7. Combine Templates
Use Strategic Filter, Progressive Depth, Verification Loop as a standard workflow for complex analysis.
Common Mistakes to Avoid
Mistake #1: Skipping the filtering step and going straight to deep analysis
Fix: Always filter first. Make the AI identify what's relevant before processing everything.
Mistake #2: Asking the AI to "remember" too much between prompts
Fix: Explicitly re-provide key findings from earlier prompts when context matters.
Mistake #3: Accepting first-pass analysis on important questions
Fix: Challenge, verify, examine from multiple angles.
Mistake #4: Using recursive prompting for simple questions
Fix: Not everything needs this. "What's the contract start date?" doesn't need 5 steps.
Mistake #5: Not maintaining source citations
Fix: Force page numbers and section references at every step.
Measuring Improvement
Track these metrics as you implement recursive prompting:
Accuracy: How often do recursive prompts catch details that single-shot prompts miss?

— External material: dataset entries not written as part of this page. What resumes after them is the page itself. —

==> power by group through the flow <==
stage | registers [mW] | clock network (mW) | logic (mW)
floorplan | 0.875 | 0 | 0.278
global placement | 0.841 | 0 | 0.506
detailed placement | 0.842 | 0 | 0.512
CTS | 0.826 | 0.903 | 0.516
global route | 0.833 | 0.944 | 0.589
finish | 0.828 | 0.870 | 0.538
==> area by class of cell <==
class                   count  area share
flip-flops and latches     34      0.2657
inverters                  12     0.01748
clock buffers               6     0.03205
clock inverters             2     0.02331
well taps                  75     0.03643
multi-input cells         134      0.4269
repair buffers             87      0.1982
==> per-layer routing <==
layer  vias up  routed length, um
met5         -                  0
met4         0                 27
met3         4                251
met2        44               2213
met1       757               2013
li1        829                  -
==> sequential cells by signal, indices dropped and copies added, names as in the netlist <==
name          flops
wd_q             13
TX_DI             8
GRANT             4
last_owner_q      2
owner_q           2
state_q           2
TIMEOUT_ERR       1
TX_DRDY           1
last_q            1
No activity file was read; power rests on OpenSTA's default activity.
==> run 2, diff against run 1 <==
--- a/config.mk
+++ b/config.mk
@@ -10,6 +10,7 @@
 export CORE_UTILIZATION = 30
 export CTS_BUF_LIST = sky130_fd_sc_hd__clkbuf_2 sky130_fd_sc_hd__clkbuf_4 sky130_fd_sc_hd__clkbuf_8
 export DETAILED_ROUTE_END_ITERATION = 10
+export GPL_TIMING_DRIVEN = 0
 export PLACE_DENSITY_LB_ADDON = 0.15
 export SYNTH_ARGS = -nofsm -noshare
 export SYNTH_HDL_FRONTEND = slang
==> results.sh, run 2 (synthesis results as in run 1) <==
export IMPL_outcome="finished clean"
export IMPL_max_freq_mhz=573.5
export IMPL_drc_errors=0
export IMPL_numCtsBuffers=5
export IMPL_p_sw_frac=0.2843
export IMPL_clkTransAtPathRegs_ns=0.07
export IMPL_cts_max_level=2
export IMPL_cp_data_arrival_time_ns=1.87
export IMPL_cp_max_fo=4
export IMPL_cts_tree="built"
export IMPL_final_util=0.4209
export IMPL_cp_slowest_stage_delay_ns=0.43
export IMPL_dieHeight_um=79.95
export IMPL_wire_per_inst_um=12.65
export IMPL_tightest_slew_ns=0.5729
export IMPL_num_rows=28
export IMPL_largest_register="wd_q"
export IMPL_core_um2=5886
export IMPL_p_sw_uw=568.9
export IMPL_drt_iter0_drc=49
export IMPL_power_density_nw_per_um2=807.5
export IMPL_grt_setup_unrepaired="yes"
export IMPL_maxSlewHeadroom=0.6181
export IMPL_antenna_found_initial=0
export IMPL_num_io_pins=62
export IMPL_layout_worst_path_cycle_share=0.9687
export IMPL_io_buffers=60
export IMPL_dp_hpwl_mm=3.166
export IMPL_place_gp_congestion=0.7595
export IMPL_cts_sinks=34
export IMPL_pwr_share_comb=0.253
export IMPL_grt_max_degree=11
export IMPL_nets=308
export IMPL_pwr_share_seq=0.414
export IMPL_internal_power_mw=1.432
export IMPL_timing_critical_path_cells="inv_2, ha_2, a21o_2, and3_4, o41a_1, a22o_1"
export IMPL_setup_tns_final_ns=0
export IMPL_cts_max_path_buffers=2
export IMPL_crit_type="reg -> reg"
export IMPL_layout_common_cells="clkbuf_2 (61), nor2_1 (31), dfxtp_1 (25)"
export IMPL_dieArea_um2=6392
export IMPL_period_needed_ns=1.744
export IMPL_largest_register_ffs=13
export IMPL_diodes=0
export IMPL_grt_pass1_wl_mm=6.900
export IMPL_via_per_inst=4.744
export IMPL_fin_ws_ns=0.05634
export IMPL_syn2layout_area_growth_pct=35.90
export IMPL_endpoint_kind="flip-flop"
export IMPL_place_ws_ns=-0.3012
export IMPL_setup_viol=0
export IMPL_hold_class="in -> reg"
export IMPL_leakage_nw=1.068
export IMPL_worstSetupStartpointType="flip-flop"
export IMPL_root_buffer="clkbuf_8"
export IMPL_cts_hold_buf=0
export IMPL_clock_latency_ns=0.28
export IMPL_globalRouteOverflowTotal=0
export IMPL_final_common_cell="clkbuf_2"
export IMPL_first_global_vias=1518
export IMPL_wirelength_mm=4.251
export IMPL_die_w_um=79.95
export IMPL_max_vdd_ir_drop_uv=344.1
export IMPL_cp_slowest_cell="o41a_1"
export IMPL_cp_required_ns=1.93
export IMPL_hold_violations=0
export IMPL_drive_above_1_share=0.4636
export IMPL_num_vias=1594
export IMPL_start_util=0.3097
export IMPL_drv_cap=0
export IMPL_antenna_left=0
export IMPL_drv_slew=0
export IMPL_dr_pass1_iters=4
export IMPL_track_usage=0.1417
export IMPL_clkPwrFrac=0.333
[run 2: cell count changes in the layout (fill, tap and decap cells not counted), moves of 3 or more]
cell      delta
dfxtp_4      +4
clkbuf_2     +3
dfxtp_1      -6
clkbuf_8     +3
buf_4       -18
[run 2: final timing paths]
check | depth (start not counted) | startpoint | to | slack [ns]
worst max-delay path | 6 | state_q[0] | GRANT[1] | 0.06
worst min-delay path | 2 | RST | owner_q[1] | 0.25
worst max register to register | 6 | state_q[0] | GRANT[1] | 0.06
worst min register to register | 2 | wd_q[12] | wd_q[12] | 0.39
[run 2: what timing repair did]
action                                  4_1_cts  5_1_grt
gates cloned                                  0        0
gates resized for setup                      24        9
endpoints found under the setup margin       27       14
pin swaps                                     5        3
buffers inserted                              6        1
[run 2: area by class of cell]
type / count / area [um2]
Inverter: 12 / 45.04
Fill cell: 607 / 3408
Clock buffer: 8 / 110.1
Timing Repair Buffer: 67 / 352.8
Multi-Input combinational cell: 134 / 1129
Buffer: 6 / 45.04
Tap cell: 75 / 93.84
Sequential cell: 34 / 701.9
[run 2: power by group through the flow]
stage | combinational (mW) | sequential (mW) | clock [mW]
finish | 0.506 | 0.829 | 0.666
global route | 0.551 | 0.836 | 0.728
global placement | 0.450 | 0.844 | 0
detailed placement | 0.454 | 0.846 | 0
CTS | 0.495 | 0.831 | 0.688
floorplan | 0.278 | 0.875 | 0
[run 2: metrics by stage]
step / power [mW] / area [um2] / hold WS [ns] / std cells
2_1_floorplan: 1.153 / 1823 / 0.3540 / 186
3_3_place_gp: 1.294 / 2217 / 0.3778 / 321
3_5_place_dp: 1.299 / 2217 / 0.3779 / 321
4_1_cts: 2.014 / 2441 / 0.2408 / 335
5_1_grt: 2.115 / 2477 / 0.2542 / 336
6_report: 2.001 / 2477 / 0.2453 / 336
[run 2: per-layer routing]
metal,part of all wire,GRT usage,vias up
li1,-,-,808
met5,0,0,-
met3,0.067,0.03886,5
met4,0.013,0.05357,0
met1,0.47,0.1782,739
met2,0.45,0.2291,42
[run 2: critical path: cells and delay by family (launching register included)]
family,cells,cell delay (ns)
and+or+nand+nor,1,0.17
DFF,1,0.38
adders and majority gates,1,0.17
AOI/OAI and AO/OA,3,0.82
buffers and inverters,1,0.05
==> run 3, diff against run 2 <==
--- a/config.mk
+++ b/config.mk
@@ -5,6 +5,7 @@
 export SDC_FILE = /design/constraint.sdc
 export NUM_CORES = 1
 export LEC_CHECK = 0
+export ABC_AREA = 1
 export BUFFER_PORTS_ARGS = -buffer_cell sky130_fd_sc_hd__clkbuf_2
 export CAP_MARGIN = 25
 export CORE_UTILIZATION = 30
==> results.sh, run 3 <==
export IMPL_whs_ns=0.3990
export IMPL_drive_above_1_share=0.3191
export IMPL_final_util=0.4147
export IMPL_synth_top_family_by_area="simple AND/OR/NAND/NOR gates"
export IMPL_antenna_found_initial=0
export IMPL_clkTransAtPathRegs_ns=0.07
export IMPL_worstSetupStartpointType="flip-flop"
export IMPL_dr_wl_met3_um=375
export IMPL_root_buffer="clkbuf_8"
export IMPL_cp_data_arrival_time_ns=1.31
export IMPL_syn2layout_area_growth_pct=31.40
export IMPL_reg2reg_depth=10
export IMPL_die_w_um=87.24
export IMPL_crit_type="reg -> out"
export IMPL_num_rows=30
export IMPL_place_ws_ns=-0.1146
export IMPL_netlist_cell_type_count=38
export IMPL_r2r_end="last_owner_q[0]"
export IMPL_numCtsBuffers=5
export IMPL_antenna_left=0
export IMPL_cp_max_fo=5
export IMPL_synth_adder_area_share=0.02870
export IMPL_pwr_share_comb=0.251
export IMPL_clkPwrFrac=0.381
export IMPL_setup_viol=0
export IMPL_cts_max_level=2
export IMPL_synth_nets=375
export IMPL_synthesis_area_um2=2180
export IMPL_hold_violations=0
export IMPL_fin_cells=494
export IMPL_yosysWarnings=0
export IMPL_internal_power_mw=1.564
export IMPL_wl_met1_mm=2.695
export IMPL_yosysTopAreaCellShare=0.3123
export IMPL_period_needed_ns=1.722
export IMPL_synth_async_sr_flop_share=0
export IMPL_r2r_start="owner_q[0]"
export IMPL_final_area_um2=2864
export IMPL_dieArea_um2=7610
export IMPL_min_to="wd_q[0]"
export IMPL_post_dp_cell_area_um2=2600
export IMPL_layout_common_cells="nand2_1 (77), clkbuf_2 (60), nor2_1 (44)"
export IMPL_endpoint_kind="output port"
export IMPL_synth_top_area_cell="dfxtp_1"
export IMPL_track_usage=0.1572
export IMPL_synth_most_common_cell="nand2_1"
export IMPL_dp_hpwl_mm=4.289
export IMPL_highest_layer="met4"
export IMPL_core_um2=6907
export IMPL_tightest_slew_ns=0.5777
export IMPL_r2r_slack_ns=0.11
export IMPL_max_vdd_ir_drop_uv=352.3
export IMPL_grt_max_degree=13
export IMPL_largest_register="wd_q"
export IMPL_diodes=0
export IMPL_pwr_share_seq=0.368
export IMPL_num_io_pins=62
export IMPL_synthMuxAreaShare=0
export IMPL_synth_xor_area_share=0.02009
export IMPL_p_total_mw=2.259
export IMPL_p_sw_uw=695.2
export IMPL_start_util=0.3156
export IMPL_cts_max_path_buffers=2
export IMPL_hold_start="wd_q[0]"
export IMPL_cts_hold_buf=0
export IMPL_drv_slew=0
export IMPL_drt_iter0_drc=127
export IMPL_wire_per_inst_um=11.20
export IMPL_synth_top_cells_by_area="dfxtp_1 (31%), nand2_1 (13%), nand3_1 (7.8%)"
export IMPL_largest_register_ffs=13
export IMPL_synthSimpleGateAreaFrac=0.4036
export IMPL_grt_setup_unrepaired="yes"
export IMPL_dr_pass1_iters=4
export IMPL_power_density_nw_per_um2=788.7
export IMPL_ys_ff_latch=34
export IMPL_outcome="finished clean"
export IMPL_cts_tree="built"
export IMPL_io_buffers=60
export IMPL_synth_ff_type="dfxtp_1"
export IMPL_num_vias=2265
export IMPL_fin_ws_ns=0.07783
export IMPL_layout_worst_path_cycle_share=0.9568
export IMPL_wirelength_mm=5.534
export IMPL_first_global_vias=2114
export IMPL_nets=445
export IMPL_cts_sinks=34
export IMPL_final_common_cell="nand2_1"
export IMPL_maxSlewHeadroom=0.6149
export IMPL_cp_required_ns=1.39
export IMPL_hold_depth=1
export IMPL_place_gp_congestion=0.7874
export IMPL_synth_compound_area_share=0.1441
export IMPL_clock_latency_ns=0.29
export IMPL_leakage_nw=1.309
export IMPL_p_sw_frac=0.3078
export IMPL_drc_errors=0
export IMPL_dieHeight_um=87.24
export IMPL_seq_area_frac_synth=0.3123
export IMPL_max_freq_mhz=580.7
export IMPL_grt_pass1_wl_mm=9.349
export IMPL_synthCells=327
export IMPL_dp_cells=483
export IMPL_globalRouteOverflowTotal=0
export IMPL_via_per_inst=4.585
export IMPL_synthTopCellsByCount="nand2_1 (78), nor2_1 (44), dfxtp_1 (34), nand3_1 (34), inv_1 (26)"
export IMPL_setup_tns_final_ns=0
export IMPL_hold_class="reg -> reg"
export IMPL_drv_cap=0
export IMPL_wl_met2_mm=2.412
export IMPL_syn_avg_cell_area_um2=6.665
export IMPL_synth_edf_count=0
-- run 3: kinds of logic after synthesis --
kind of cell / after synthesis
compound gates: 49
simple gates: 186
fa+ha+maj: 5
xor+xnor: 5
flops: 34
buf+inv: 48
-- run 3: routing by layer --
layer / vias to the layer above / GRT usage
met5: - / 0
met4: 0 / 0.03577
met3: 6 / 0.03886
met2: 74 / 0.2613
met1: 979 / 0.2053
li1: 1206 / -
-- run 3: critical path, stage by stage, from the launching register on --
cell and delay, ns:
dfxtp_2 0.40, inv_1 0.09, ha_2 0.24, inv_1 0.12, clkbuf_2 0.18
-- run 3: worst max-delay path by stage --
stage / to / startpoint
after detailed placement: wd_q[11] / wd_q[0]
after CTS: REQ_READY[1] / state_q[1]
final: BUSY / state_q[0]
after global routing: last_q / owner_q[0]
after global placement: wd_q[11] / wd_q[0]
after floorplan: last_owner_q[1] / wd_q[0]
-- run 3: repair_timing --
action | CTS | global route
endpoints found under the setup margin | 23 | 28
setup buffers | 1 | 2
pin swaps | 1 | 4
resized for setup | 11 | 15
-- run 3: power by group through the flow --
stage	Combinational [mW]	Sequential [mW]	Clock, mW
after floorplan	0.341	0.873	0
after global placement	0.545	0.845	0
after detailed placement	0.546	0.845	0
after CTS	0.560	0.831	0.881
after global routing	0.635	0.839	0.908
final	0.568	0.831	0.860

Efficiency: Are you actually saving time versus traditional methods?
Cost: Are the multiple API calls worth the improved accuracy?

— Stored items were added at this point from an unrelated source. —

<file path="config.mk">
export PLATFORM = sky130hd
export DESIGN_NAME = top_module_switch
export DESIGN_NICKNAME = d
export VERILOG_FILES = /design/src/rtl/switch_pkg.sv /design/src/rtl/top_module_switch_sync2.sv /design/src/rtl/top_module_switch.sv
export SDC_FILE = /design/constraint.sdc
export NUM_CORES = 1
export LEC_CHECK = 0
export CAP_MARGIN = 20
export CORE_ASPECT_RATIO = 0.8
export CORE_MARGIN = 2
export CORE_UTILIZATION = 42
export DETAILED_ROUTE_END_ITERATION = 10
export PLACE_DENSITY_LB_ADDON = 0.2
export SYNTH_ARGS = -nofsm -noshare
export SYNTH_HDL_FRONTEND = slang
export SYNTH_SLANG_ARGS = --single-unit
</file>
<file path="constraint.sdc">
create_clock -name clk -period 2.1 [get_ports clk]
set_input_delay 0.42 -clock clk [delete_from_list [all_inputs] [get_ports clk]]
set_output_delay 0.42 -clock clk [all_outputs]
set_load 0.01 [all_outputs]
</file>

Confidence: Do you trust the analysis more when you've used recursive approaches?
For high-stakes decisions, compare outcomes:
- Traditional approach result
- Single-shot AI result
- Recursive prompting result
- Actual ground truth (when discovered later)
This builds intuition for when recursive approaches justify the extra effort.
The Bottom Line
True RLM implementations will automate this recursive thinking. Until then, you can use these prompt patterns to:
- Break through context limits manually
- Improve accuracy on complex analysis
- Build verification into your workflow
- Train your team to think recursively
The firms mastering recursive prompting now will transition seamlessly when automated RLM tools arrive. They'll understand the principles, recognize the capabilities, and know exactly which use cases justify the approach.
Start with one template. Pick your highest-value use case. Run it both ways, traditional single-shot prompt vs. recursive approach.
Compare results.
You'll see the difference immediately.